Incipit per un romanzo
Da circa un’ora forse più Alberto parlava della velocità con cui gli iceberg del Polo si stavano sciogliendo. Aveva preso dal bicchiere di un tavolo vicino un cubetto di ghiaccio e l’aveva appoggiato sul suo, poi ci aveva avvicinato l’accendino a un centimetro, questa non è una metafora diceva con un tono di voce isterico, è da intendersi in senso letterale.
Poi tornava a un volume di voce naturale calmo piatto opalino e diceva che al di là dell’ovvio innalzamento dei mari e degli oceani che avrebbe fatto sì che intere città e aree costiere fossero sommerse e la gente costretta a migrare in altre zone e paesi lontani, si sarebbe verificata l’emissione nell’atmosfera di una quantità spropositata di un gas, di un certo gas di cui al momento non riusciva a ricordare il nome esatto, ma comunque poco importava, era un gas tossico che stava nascosto sotto le calotte polari artiche.
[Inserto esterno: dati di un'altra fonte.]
## config.mk

```make
export PLATFORM = sky130hd
export DESIGN_NAME = iir_biquad_mc
export DESIGN_NICKNAME = d
export VERILOG_FILES = /design/src/rtl/iir_pkg.sv /design/src/rtl/iir_mac.sv /design/src/rtl/iir_biquad_mc.sv
export SDC_FILE = /design/constraint.sdc
export NUM_CORES = 2
export LEC_CHECK = 0
export CORE_UTILIZATION = 39
export CTS_CLUSTER_SIZE = 20
export DETAILED_ROUTE_END_ITERATION = 7
export DONT_BUFFER_PORTS = 1
export HOLD_SLACK_MARGIN = 0.12
export PLACE_DENSITY_LB_ADDON = 0.2
export SYNTH_ARGS = -nofsm -noshare
export SYNTH_HDL_FRONTEND = slang
export SYNTH_SLANG_ARGS = --single-unit
```

## constraint.sdc

```tcl
create_clock -name clk -period 22.5 [get_ports clk]
set_clock_uncertainty 0.2 [all_clocks]
set_input_delay 4.5 -clock clk [delete_from_list [all_inputs] [get_ports clk]]
set_output_delay 4.5 -clock clk [all_outputs]
set_load 0.1 [all_outputs]
```

## src/rtl/iir_pkg.sv

```systemverilog
// Shared constants for the multi-channel biquad: coefficient slot indices,
// controller states and the default coefficient fraction width.
package iir_pkg;

    localparam int unsigned DEFAULT_FRAC = 14;
    localparam int unsigned NCOEF        = 5;

    localparam int unsigned B0 = 0;
    localparam int unsigned B1 = 1;
    localparam int unsigned B2 = 2;
    localparam int unsigned A1 = 3;
    localparam int unsigned A2 = 4;

    typedef enum logic [1:0] {
        ST_IDLE = 2'd0,
        ST_MAC  = 2'd1,
        ST_OUT  = 2'd2
    } state_e;

endpackage

```

## src/rtl/iir_mac.sv

```systemverilog
// Shared signed multiplier feeding an accumulator register with
// clear / accumulate / subtract controls; exposes the next accumulator value.
module iir_mac #(
    parameter int unsigned WIDTH = 16,
    parameter int unsigned ACC_W = 2 * WIDTH + 3
) (
    input  logic                    clk,
    input  logic                    reset,
    input  logic                    en_i,
    input  logic                    clr_i,
    input  logic                    sub_i,
    input  logic signed [WIDTH-1:0] data_i,
    input  logic signed [WIDTH-1:0] coef_i,
    output logic signed [ACC_W-1:0] acc_next_c
);

    logic signed [2*WIDTH-1:0] prod;
    logic signed [ACC_W-1:0]   prod_ext;
    logic signed [ACC_W-1:0]   base;
    logic signed [ACC_W-1:0]   acc_q;

    assign prod       = data_i * coef_i;
    assign prod_ext   = {{(ACC_W - 2 * WIDTH){prod[2*WIDTH-1]}}, prod};
    assign base       = clr_i ? '0 : acc_q;
    assign acc_next_c = sub_i ? (base - prod_ext) : (base + prod_ext);

    always_ff @(posedge clk or negedge reset) begin
        if (!reset) begin
            acc_q <= '0;
        end else if (en_i) begin
            acc_q <= acc_next_c;
        end
    end

endmodule

```

## src/rtl/iir_biquad_mc.sv

```systemverilog
// Multi-channel direct-form-I biquad with one time-shared multiplier.
// Define IIR_BIQUAD_SAT_EN to saturate results; otherwise results wrap.
module iir_biquad_mc
    import iir_pkg::*;
#(
    parameter int unsigned WIDTH = 16,
    parameter int unsigned CH    = 4,
    parameter int unsigned FRAC  = DEFAULT_FRAC,
    localparam int unsigned CHW  = (CH > 1) ? $clog2(CH) : 1
) (
    input  logic             clk,
    input  logic             reset,
    input  logic             in_valid,
    output logic             in_ready,
    input  logic [WIDTH-1:0] in_data,
    input  logic [CHW-1:0]   in_ch,
    output logic             out_valid,
    input  logic             out_ready,
    output logic [WIDTH-1:0] out_data,
    output logic [CHW-1:0]   out_ch,
    input  logic             coef_we,
    input  logic [2:0]       coef_addr,
    input  logic [WIDTH-1:0] coef_data
);

    localparam int unsigned ACC_W = 2 * WIDTH + 3;
    localparam logic signed [WIDTH-1:0] COEF_ONE = WIDTH'(1 << FRAC);

    state_e                  state_q, state_d;
    logic [2:0]              step_q, step_d;
    logic signed [WIDTH-1:0] x_q, x_d;
    logic [CHW-1:0]          ch_q, ch_d;
    logic                    in_ready_q, in_ready_d;
    logic                    out_valid_q, out_valid_d;
    logic [WIDTH-1:0]        out_data_q, out_data_d;
    logic [CHW-1:0]          out_ch_q, out_ch_d;

    logic signed [WIDTH-1:0] pend_q [NCOEF];
    logic signed [WIDTH-1:0] pend_d [NCOEF];
    logic signed [WIDTH-1:0] act_q  [NCOEF];
    logic signed [WIDTH-1:0] act_d  [NCOEF];

    logic signed [WIDTH-1:0] x1_q [CH];
    logic signed [WIDTH-1:0] x1_d [CH];
    logic signed [WIDTH-1:0] x2_q [CH];
    logic signed [WIDTH-1:0] x2_d [CH];
    logic signed [WIDTH-1:0] y1_q [CH];
    logic signed [WIDTH-1:0] y1_d [CH];
    logic signed [WIDTH-1:0] y2_q [CH];
    logic signed [WIDTH-1:0] y2_d [CH];

    logic                    mac_en, mac_clr, mac_sub;
    logic signed [WIDTH-1:0] mac_data, mac_coef;
    logic signed [ACC_W-1:0] acc_next;
    logic signed [WIDTH-1:0] y_red;

    iir_mac #(
        .WIDTH (WIDTH),
        .ACC_W (ACC_W)
    ) u_mac (
        .clk        (clk),
        .reset      (reset),
        .en_i       (mac_en),
        .clr_i      (mac_clr),
        .sub_i      (mac_sub),
        .data_i     (mac_data),
        .coef_i     (mac_coef),
        .acc_next_c (acc_next)
    );

    // Scale the final sum back to sample format.
`ifdef IIR_BIQUAD_SAT_EN
    localparam logic signed [ACC_W-1:0] Y_MAX = {{(ACC_W - WIDTH + 1){1'b0}}, {(WIDTH - 1){1'b1}}};
    localparam logic signed [ACC_W-1:0] Y_MIN = {{(ACC_W - WIDTH + 1){1'b1}}, {(WIDTH - 1){1'b0}}};
    logic signed [ACC_W-1:0] shifted;

    assign shifted = acc_next >>> FRAC;

    always_comb begin
        if (shifted > Y_MAX) begin
            y_red = Y_MAX[WIDTH-1:0];
        end else if (shifted < Y_MIN) begin
            y_red = Y_MIN[WIDTH-1:0];
        end else begin
            y_red = shifted[WIDTH-1:0];
        end
    end
`else
    assign y_red = WIDTH'(acc_next >>> FRAC);
`endif

    // Next-state, datapath control and history/bank updates.
    always_comb begin
        state_d     = state_q;
        step_d      = step_q;
        x_d         = x_q;
        ch_d        = ch_q;
        in_ready_d  = in_ready_q;
        out_valid_d = out_valid_q;
        out_data_d  = out_data_q;
        out_ch_d    = out_ch_q;
        pend_d      = pend_q;
        act_d       = act_q;
        x1_d        = x1_q;
        x2_d        = x2_q;
        y1_d        = y1_q;
        y2_d        = y2_q;
        mac_en      = 1'b0;
        mac_clr     = 1'b0;
        mac_sub     = 1'b0;
        mac_data    = '0;
        mac_coef    = '0;

        if (coef_we && (coef_addr < 3'(NCOEF))) begin
            pend_d[coef_addr] = coef_data;
        end

        case (state_q)
            ST_IDLE: begin
                if (in_valid && in_ready_q) begin
                    act_d = pend_d;
                    if (32'(in_ch) < CH) begin
                        x_d        = in_data;
                        ch_d       = in_ch;
                        step_d     = '0;
                        in_ready_d = 1'b0;
                        state_d    = ST_MAC;
                    end
                end
            end
            ST_MAC: begin
                mac_en   = 1'b1;
                mac_clr  = (step_q == 3'(B0));
                mac_sub  = (step_q >= 3'(A1));
                mac_coef = act_q[step_q];
                case (step_q)
                    3'(B0):  mac_data = x_q;
                    3'(B1):  mac_data = x1_q[ch_q];
                    3'(B2):  mac_data = x2_q[ch_q];
                    3'(A1):  mac_data = y1_q[ch_q];
                    default: mac_data = y2_q[ch_q];
                endcase
                step_d = step_q + 3'd1;
                if (step_q == 3'(A2)) begin
                    x2_d[ch_q]  = x1_q[ch_q];
                    x1_d[ch_q]  = x_q;
                    y2_d[ch_q]  = y1_q[ch_q];
                    y1_d[ch_q]  = y_red;
                    out_valid_d = 1'b1;
                    out_data_d  = y_red;
                    out_ch_d    = ch_q;
                    state_d     = ST_OUT;
                end
            end
            ST_OUT: begin
                if (out_ready) begin
                    out_valid_d = 1'b0;
                    in_ready_d  = 1'b1;
                    state_d     = ST_IDLE;
                end
            end
            default: begin
                out_valid_d = 1'b0;
                in_ready_d  = 1'b1;
                state_d     = ST_IDLE;
            end
        endcase
    end

    always_ff @(posedge clk or negedge reset) begin
        if (!reset) begin
            state_q     <= ST_IDLE;
            step_q      <= '0;
            x_q         <= '0;
            ch_q        <= '0;
            in_ready_q  <= 1'b1;
            out_valid_q <= 1'b0;
            out_data_q  <= '0;
            out_ch_q    <= '0;
            for (int unsigned i = 0; i < NCOEF; i++) begin
                pend_q[i] <= '0;
                act_q[i]  <= '0;
            end
            pend_q[B0] <= COEF_ONE;
            act_q[B0]  <= COEF_ONE;
            for (int unsigned i = 0; i < CH; i++) begin
                x1_q[i] <= '0;
                x2_q[i] <= '0;
                y1_q[i] <= '0;
                y2_q[i] <= '0;
            end
        end else begin
            state_q     <= state_d;
            step_q      <= step_d;
            x_q         <= x_d;
            ch_q        <= ch_d;
            in_ready_q  <= in_ready_d;
            out_valid_q <= out_valid_d;
            out_data_q  <= out_data_d;
            out_ch_q    <= out_ch_d;
            pend_q      <= pend_d;
            act_q       <= act_d;
            x1_q        <= x1_d;
            x2_q        <= x2_d;
            y1_q        <= y1_d;
            y2_q        <= y2_d;
        end
    end

    assign in_ready  = in_ready_q;
    assign out_valid = out_valid_q;
    assign out_data  = out_data_q;
    assign out_ch    = out_ch_q;

endmodule

```
<file path="config.mk">
export PLATFORM = sky130hd
export DESIGN_NAME = disp_mux_gen_amisha
export DESIGN_NICKNAME = d
export VERILOG_FILES = /design/src/rtl/disp_mux_gen_amisha_pkg.sv /design/src/rtl/disp_mux_gen_amisha_tick_gen.sv /design/src/rtl/disp_mux_gen_amisha.sv
export SDC_FILE = /design/constraint.sdc
export NUM_CORES = 1
export LEC_CHECK = 0
export CAP_MARGIN = 30
export CORE_UTILIZATION = 40
export DETAILED_ROUTE_END_ITERATION = 10
export PLACE_DENSITY = 0.72
export SYNTH_ARGS = -nofsm -noshare
export SYNTH_HDL_FRONTEND = slang
export SYNTH_SLANG_ARGS = --single-unit
</file>
<file path="constraint.sdc">
create_clock -name clk_amisha -period 1.7 [get_ports clk_amisha]
set_input_delay 0.34 -clock clk_amisha [delete_from_list [all_inputs] [get_ports clk_amisha]]
set_output_delay 0.34 -clock clk_amisha [all_outputs]
set_load 0.1 [all_outputs]
</file>
<file path="src/rtl/disp_mux_gen_amisha_pkg.sv">
// Shared constants and helpers for the multiplexed 7-segment display driver.
package disp_mux_gen_amisha_pkg;

    // Cathode pattern with every segment (and dp) dark.
    localparam logic [7:0] SEG_OFF = 8'hFF;

    // Bits needed to count 0..n-1. Never less than 1, so n = 1 still gives a legal vector.
    function automatic int unsigned cnt_width(input int unsigned n);
        int unsigned w;
        w = 1;
        for (int unsigned i = 1; i < 32; i++) begin
            if ((32'd1 << i) < n) w = i + 1;
        end
        return w;
    endfunction

endpackage

</file>
<file path="src/rtl/disp_mux_gen_amisha_tick_gen.sv">
// Scan timebase: the slot counter, the digit index and a registered end-of-frame pulse.
module disp_mux_gen_amisha_tick_gen
    import disp_mux_gen_amisha_pkg::*;
#(
    parameter int unsigned DIV    = 50000,
    parameter int unsigned N_DIG  = 4,
    localparam int unsigned SlotW = cnt_width(DIV),
    localparam int unsigned IdxW  = cnt_width(N_DIG)
) (
    input  logic            clk_i,
    input  logic            rst_ni,
    input  logic            en_i,
    output logic [SlotW-1:0] slot_o,
    output logic [IdxW-1:0]  idx_o,
    output logic            frame_end_o,
    output logic            frame_o
);

    localparam logic [SlotW-1:0] SlotLast = SlotW'(DIV - 1);
    localparam logic [IdxW-1:0]  IdxLast  = IdxW'(N_DIG - 1);

    logic [SlotW-1:0] slot_q, slot_d;
    logic [IdxW-1:0]  idx_q, idx_d;
    logic             frame_q, frame_d;
    logic             slot_end, idx_last;

    assign slot_end = (slot_q == SlotLast);
    assign idx_last = (idx_q == IdxLast);

    // Advance slot/digit while enabled; the explicit compare lets non-power-of-2 N_DIG wrap.
    always_comb begin
        slot_d  = slot_q;
        idx_d   = idx_q;
        frame_d = 1'b0;
        if (en_i) begin
            if (slot_end) begin
                slot_d  = '0;
                idx_d   = idx_last ? '0 : idx_q + 1'b1;
                frame_d = idx_last;
            end else begin
                slot_d = slot_q + 1'b1;
            end
        end
    end

    // Counter and frame-pulse state.
    always_ff @(posedge clk_i or negedge rst_ni) begin
        if (!rst_ni) begin
            slot_q  <= '0;
            idx_q   <= '0;
            frame_q <= 1'b0;
        end else begin
            slot_q  <= slot_d;
            idx_q   <= idx_d;
            frame_q <= frame_d;
        end
    end

    assign slot_o      = slot_q;
    assign idx_o       = idx_q;
    assign frame_end_o = en_i & slot_end & idx_last;
    assign frame_o     = frame_q;

endmodule

</file>
<file path="src/rtl/disp_mux_gen_amisha.sv">
// N-digit 7-segment scanner with dead time, PWM brightness, per-digit blank/blink and frame strobe.
module disp_mux_gen_amisha
    import disp_mux_gen_amisha_pkg::*;
#(
    parameter int unsigned N_DIG   = 4,
    parameter int unsigned DIV     = 50000,
    parameter int unsigned DEAD    = 16,
    parameter int unsigned BRT_W   = 4,
    parameter int unsigned BLINK_W = 6
) (
    input  logic                 clk_amisha,
    input  logic                 reset_amisha,
    input  logic                 en_amisha,
    input  logic [8*N_DIG-1:0]   in_amisha,
    input  logic [N_DIG-1:0]     blank_amisha,
    input  logic [N_DIG-1:0]     blink_amisha,
    input  logic [BRT_W-1:0]     bright_amisha,
    output logic [N_DIG-1:0]     an_amisha,
    output logic [7:0]           sseg_amisha,
    output logic                 frame_amisha
);

    localparam int unsigned SlotW = cnt_width(DIV);
    localparam int unsigned IdxW  = cnt_width(N_DIG);
    localparam logic [SlotW-1:0] DeadCnt = SlotW'(DEAD);

    logic [SlotW-1:0]   slot;
    logic [IdxW-1:0]    idx;
    logic               frame_end;
    logic [BRT_W-1:0]   pwm_q;
    logic [BLINK_W-1:0] blink_q;
    logic [7:0]         sel_seg;
    logic               sel_blank, sel_blink, pwm_on, lit;
    logic [N_DIG-1:0]   an_d, an_q;
    logic [7:0]         sseg_d, sseg_q;

    disp_mux_gen_amisha_tick_gen #(
        .DIV   (DIV),
        .N_DIG (N_DIG)
    ) u_tick (
        .clk_i       (clk_amisha),
        .rst_ni      (reset_amisha),
        .en_i        (en_amisha),
        .slot_o      (slot),
        .idx_o       (idx),
        .frame_end_o (frame_end),
        .frame_o     (frame_amisha)
    );

    // Free-running PWM phase and blink frame counter; both freeze while disabled.
    always_ff @(posedge clk_amisha or negedge reset_amisha) begin
        if (!reset_amisha) begin
            pwm_q   <= '0;
            blink_q <= '0;
        end else begin
            if (en_amisha) pwm_q <= pwm_q + 1'b1;
            if (frame_end) blink_q <= blink_q + 1'b1;
        end
    end

    // Select the active digit's pattern and controls by compare, never indexing past N_DIG-1.
    always_comb begin
        sel_seg   = SEG_OFF;
        sel_blank = 1'b0;
        sel_blink = 1'b0;
        for (int k = 0; k < N_DIG; k++) begin
            if (idx == IdxW'(k)) begin
                sel_seg   = in_amisha[8*k +: 8];
                sel_blank = blank_amisha[k];
                sel_blink = blink_amisha[k];
            end
        end
    end

    // Light only outside dead time, inside the PWM on-window and when not blanked/blinked off.
    always_comb begin
        pwm_on = (pwm_q <= bright_amisha);
        lit    = en_amisha & (slot >= DeadCnt) & pwm_on & ~sel_blank
                 & ~(sel_blink & blink_q[BLINK_W-1]);
        for (int k = 0; k < N_DIG; k++) begin
            an_d[k] = ~(lit & (idx == IdxW'(k)));
        end
        sseg_d = lit ? sel_seg : SEG_OFF;
    end

    // Registered pin drivers; reset forces them dark without waiting for a clock.
    always_ff @(posedge clk_amisha or negedge reset_amisha) begin
        if (!reset_amisha) begin
            an_q   <= '1;
            sseg_q <= SEG_OFF;
        end else begin
            an_q   <= an_d;
            sseg_q <= sseg_d;
        end
    end

    assign an_amisha   = an_q;
    assign sseg_amisha = sseg_q;

endmodule

</file>
==> impl_results.md <==
* 1st-iter DRT viols at roughly 110
* FF-to-FF setup slack at -0.09 ns
* Wire length of the first global-routing pass at 8340 µm
* Fraction of registers with async set/reset at 1.00
* Crit path required time at about 1.9 ns
* CTS Sinks at 41
* Insertion delay to the later sink of the worst-skew pair at about 0.29 ns
* Synthesis-to-layout area growth at 64.7%
* Startpoint type of the worst setup path: flip-flop
* CP peak stage delay at around 0.42 ns
* Post-synthesis adder-cell area fraction at 0.0712
* Worst-Margin Slew at slightly below 0.5 ns
* DP Worst Slack at -0.502 ns
* Mux contribution to synthesized area at 0.0154
* DRC viols at 0
* VDD IR-drop max at 418 µV
* FF-to-FF End: sseg_amisha[3]
* Yosys reg bits at 41
* Leakage at about 1.5 nW
* Reg area at about 0.0010 mm²
* Critical Path Fanout Max at 5
* CP Cell Sequence: ha_4 -> nor2b_4 -> o211ai_1 -> a21oi_2 -> nor4_4 -> buf_4 -> nand3_2
* Die X at between 70 and 80 µm
* Max Clock Skew at 0.00975 ns
* Syn_nets at around 270
* Final HPWL DP at just under 4000 µm
* WL met3 at ~160 µm
* Failing checks: setup timing
* Core Rows at 26
* Crit-path slowest cell: dfrtp_1
* Number of enable flip-flop cells after synthesis at 0
* Worst hold path endpoint: blink_q[5]
* # IOs at 60
* DRT Pass-1 Iters at 4
* Seq/Total Area, Yosys at 0.494
* Placed Cells at around 360
* Max Clock Freq at about 560 MHz
* DR WL/cell at ~15 µm
* Compound-Gate Fraction of Synth Area at 0.103
* Yosys warns at 0
* Wl on met1 at 2410 µm
* Detail Route met2 WL at approximately 3000 µm
* Final Instance Area at 0.00347 mm²
* Kind of critical path: reg2reg
* Status: complete, but fails checks
* Core ar. at between 0.005 and 0.006 mm²
* TritonCTS clock tree: done
* Worst Hold Slack at roughly 0.5 ns
* CTS Buf Count at 5
* Ant diodes at 0
* Placed cell areas at 0.00312 mm²
* # Max-Cap Violations at 0
* Fin nets at between 300 and 400
* Routed WL at 5590 µm
* RSZ-0062 raised after global routing: yes
* Final Hold Fails at 0
* Worst slew margin at 0.676
* I/O Buffers at a little under 60
* Htree depth at 2
* Mapped Cells at ~200
* Final Cycle Share at 1.05
* Cell count of the worst hold path at 1
* Final slew viol count at 0
* Vias in the first global route at about 1,800
* Setup ws final at -0.0902 ns
* Post-synthesis xor/xnor area fraction at 0.0831
* Final ANT Viol Nets at 0
* Cell Area, Synth at 0.00211 mm²
* Simple-gate share of the synthesized area at 0.195
* Final Non-Filler Cells at around 370
* Gpl congestion at ~0.82
* Layout cells sized above 1 at 0.349
* Reg2reg start: pwm_q[1]
* Initial antenna violation count at 0
* Via count at approximately 2,000
* Crit path capture type: flip-flop
* Pwr dens at just over 900 mW/mm²
* Initial Utilization at 0.413
* Minimum period implied by the final worst setup slack at 1.79 ns
* Largest net degree at the start of global routing at 22
* Ys flop type: dfrtp_1
* Netlist cell types at 36
* DIE HEIGHT at ~75 µm
* GRT Util Overall at 0.201
* Worst-path clk slew at ~0.080 ns
* Root Buffer: clkbuf_8
* Hold Path Class: reg2reg
* Uppermost routed layer: met4
* Fillers at between 300 and 400
* Crit path DAT at around 2 ns
* Post-Syn Area per Cell at a little over 10 µm²
* Area of the multi-input gates at about 0.0012 mm²
* Via-to-Cell Ratio at between 5 and 6
* Die area at between 0.005 and 0.006 mm²
* Grt total ovfl at 0
* R2R cell count at 7
* Hold path start: blink_q[5]
* Largest family of logic cells by synthesized area: simple AND/OR/NAND/NOR gates
* Final setup viols at 11
* Clock tree buffer depth at 2
## worst max-delay path, delay by kind of cell (launching register included)
kind	cells	cell delay (ns)
flip-flops	1	0.42
AO/OA/AOI/OAI	2	0.32
AND/OR/NAND/NOR	3	0.51
adder cells (fa/ha/maj)	1	0.23
buffers and inverters	1	0.22
## per-stage QoR
step / power, mW / utilization / TNS, ns
after floorplan: 1.75 / - / -0.0123
after global placement: 2.18 / 0.611 / -7.22
after detailed placement: 2.21 / 0.611 / -7.86
after CTS: 3.07 / 0.650 / -1.83
after global routing: 3.32 / 0.680 / -1.41
final: 3.16 / 0.680 / -0.585
## cell usage in the layout, fill, tap and decap left out, types with 4 or more instances in the layout
cell,instances
buf_4,35
a22oi_1,8
clkbuf_8,5
buf_12,14
dfrtp_1,29
dfstp_2,12
xnor2_1,11
nor2_1,12
nand2_1,18
nand3_1,7
inv_1,12
nand3_2,8
nor3_1,4
ha_1,5
clkdlybuf4s50_1,43
ha_4,4
xor2_1,9
o221ai_1,8
nand4_1,9
## Yosys cell counts, drive strengths merged, types with 2 or more instances
| cell | count | area [µm²] |
|---|---|---|
| a21o | 2 | 15.0 |
| a21oi | 4 | 20.0 |
| a22oi | 8 | 60.1 |
| and2 | 3 | 18.8 |
| and3 | 4 | 26.3 |
| and4 | 3 | 27.5 |
| buf | 5 | 25.0 |
| clkbuf | 2 | 7.51 |
| dfrtp | 29 | 726 |
| dfstp | 12 | 315 |
| ha | 12 | 150 |
| inv | 13 | 48.8 |
| mux2 | 2 | 22.5 |
| nand2 | 19 | 71.3 |
| nand3 | 15 | 75.1 |
| nand4 | 9 | 56.3 |
| nor2 | 13 | 48.8 |
| nor2b | 3 | 18.8 |
| nor3 | 6 | 30.0 |
| nor4 | 2 | 12.5 |
| o21ai | 4 | 20.0 |
| o221ai | 8 | 70.1 |
| or3 | 2 | 17.5 |
| xnor2 | 11 | 96.3 |
| xor2 | 9 | 78.8 |
## power breakdown
group	internal [mW]	total (mW)	switching [mW]
Sequential	1.13	1.27	0.141
Combinational	0.556	1.10	0.541
Clock	0.439	0.791	0.352
===== src/rtl/psw_unit.sv =====
// Processor status word with condition flags, direct load, and a LIFO stack of
// saved PSWs for prioritised exception entry/return.
module psw_unit #(
    parameter int WORD  = 16,
    parameter int DEPTH = 4
) (
    input  logic            clk,
    input  logic            rst_n,
    input  logic [WORD-1:0] res,
    input  logic            cout,
    input  logic            ovf,
    input  logic [3:0]      flag_we,
    input  logic            chain,
    input  logic            psw_wr,
    input  logic [WORD-1:0] psw_din,
    input  logic            exc_req,
    input  logic [2:0]      exc_prio,
    input  logic            exc_ret,
    output logic [WORD-1:0] psw,
    output logic            c_flag,
    output logic            exc_ack,
    output logic            stk_err
);

    localparam int DW = $clog2(DEPTH + 1);
    localparam int AW = (DEPTH > 1) ? $clog2(DEPTH) : 1;
    // Implemented bits: flags/SLP/CPRI in [7:0], PPRI in the top three bits.
    localparam logic [WORD-1:0] MASK =
        ({{(WORD-3){1'b0}}, 3'b111} << (WORD - 3)) | WORD'(8'hFF);

    logic [WORD-1:0] psw_q, psw_d;
    logic [DW-1:0]   depth_q, depth_d;
    logic            ack_q, ack_d;
    logic            err_q, err_d;
    logic            push;
    logic [WORD-1:0] stk_q [DEPTH];

    logic [2:0] cpri;
    logic       prio_hi, full, empty, accept;
    logic       z_new;

    assign cpri    = psw_q[7:5];
    assign full    = (depth_q == DW'(DEPTH));
    assign empty   = (depth_q == '0);
    assign prio_hi = exc_req && (exc_prio > cpri);
    assign accept  = prio_hi && !full;
    // In a carry-chained op the zero flag only survives if every word was zero.
    assign z_new   = (res == '0) && (!chain || psw_q[1]);

    always_comb begin
        psw_d   = psw_q;
        depth_d = depth_q;
        ack_d   = 1'b0;
        err_d   = err_q;
        push    = 1'b0;
        if (prio_hi && full) begin
            err_d = 1'b1;
        end
        if (accept) begin
            push                    = 1'b1;
            psw_d[WORD-1:WORD-3]    = cpri;
            psw_d[7:5]              = exc_prio;
            psw_d[3]                = 1'b0;
            depth_d                 = depth_q + DW'(1);
            ack_d                   = 1'b1;
        end else if (exc_ret) begin
            if (empty) begin
                err_d = 1'b1;
            end else begin
                psw_d   = stk_q[AW'(depth_q - DW'(1))];
                depth_d = depth_q - DW'(1);
            end
        end else if (psw_wr) begin
            psw_d = psw_din & MASK;
        end else begin
            if (flag_we[0]) psw_d[0] = cout;
            if (flag_we[1]) psw_d[1] = z_new;
            if (flag_we[2]) psw_d[2] = res[WORD-1];
            if (flag_we[3]) psw_d[4] = ovf;
        end
    end

    always_ff @(posedge clk) begin
        if (!rst_n) begin
            psw_q   <= '0;
            depth_q <= '0;
            ack_q   <= 1'b0;
            err_q   <= 1'b0;
        end else begin
            psw_q   <= psw_d;
            depth_q <= depth_d;
            ack_q   <= ack_d;
            err_q   <= err_d;
        end
    end

    // Stack storage carries no reset; only the depth counter defines validity.
    always_ff @(posedge clk) begin
        if (push && rst_n) begin
            stk_q[AW'(depth_q)] <= psw_q;
        end
    end

    assign psw     = psw_q;
    assign c_flag  = psw_q[0];
    assign exc_ack = ack_q;
    assign stk_err = err_q;

endmodule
E quella sarebbe stata la fine di tutto. Ne parlava con una certa cognizione di causa, o almeno così sembrava, perché così si esprimeva Alberto detto Berto: con precisione, sebbene con quel tipo di precisione che tendeva al logorroico. Jonny, che gli sedeva esattamente speculare, pensava dipendesse dal suo (suo di Berto) segno zodiacale: ariete.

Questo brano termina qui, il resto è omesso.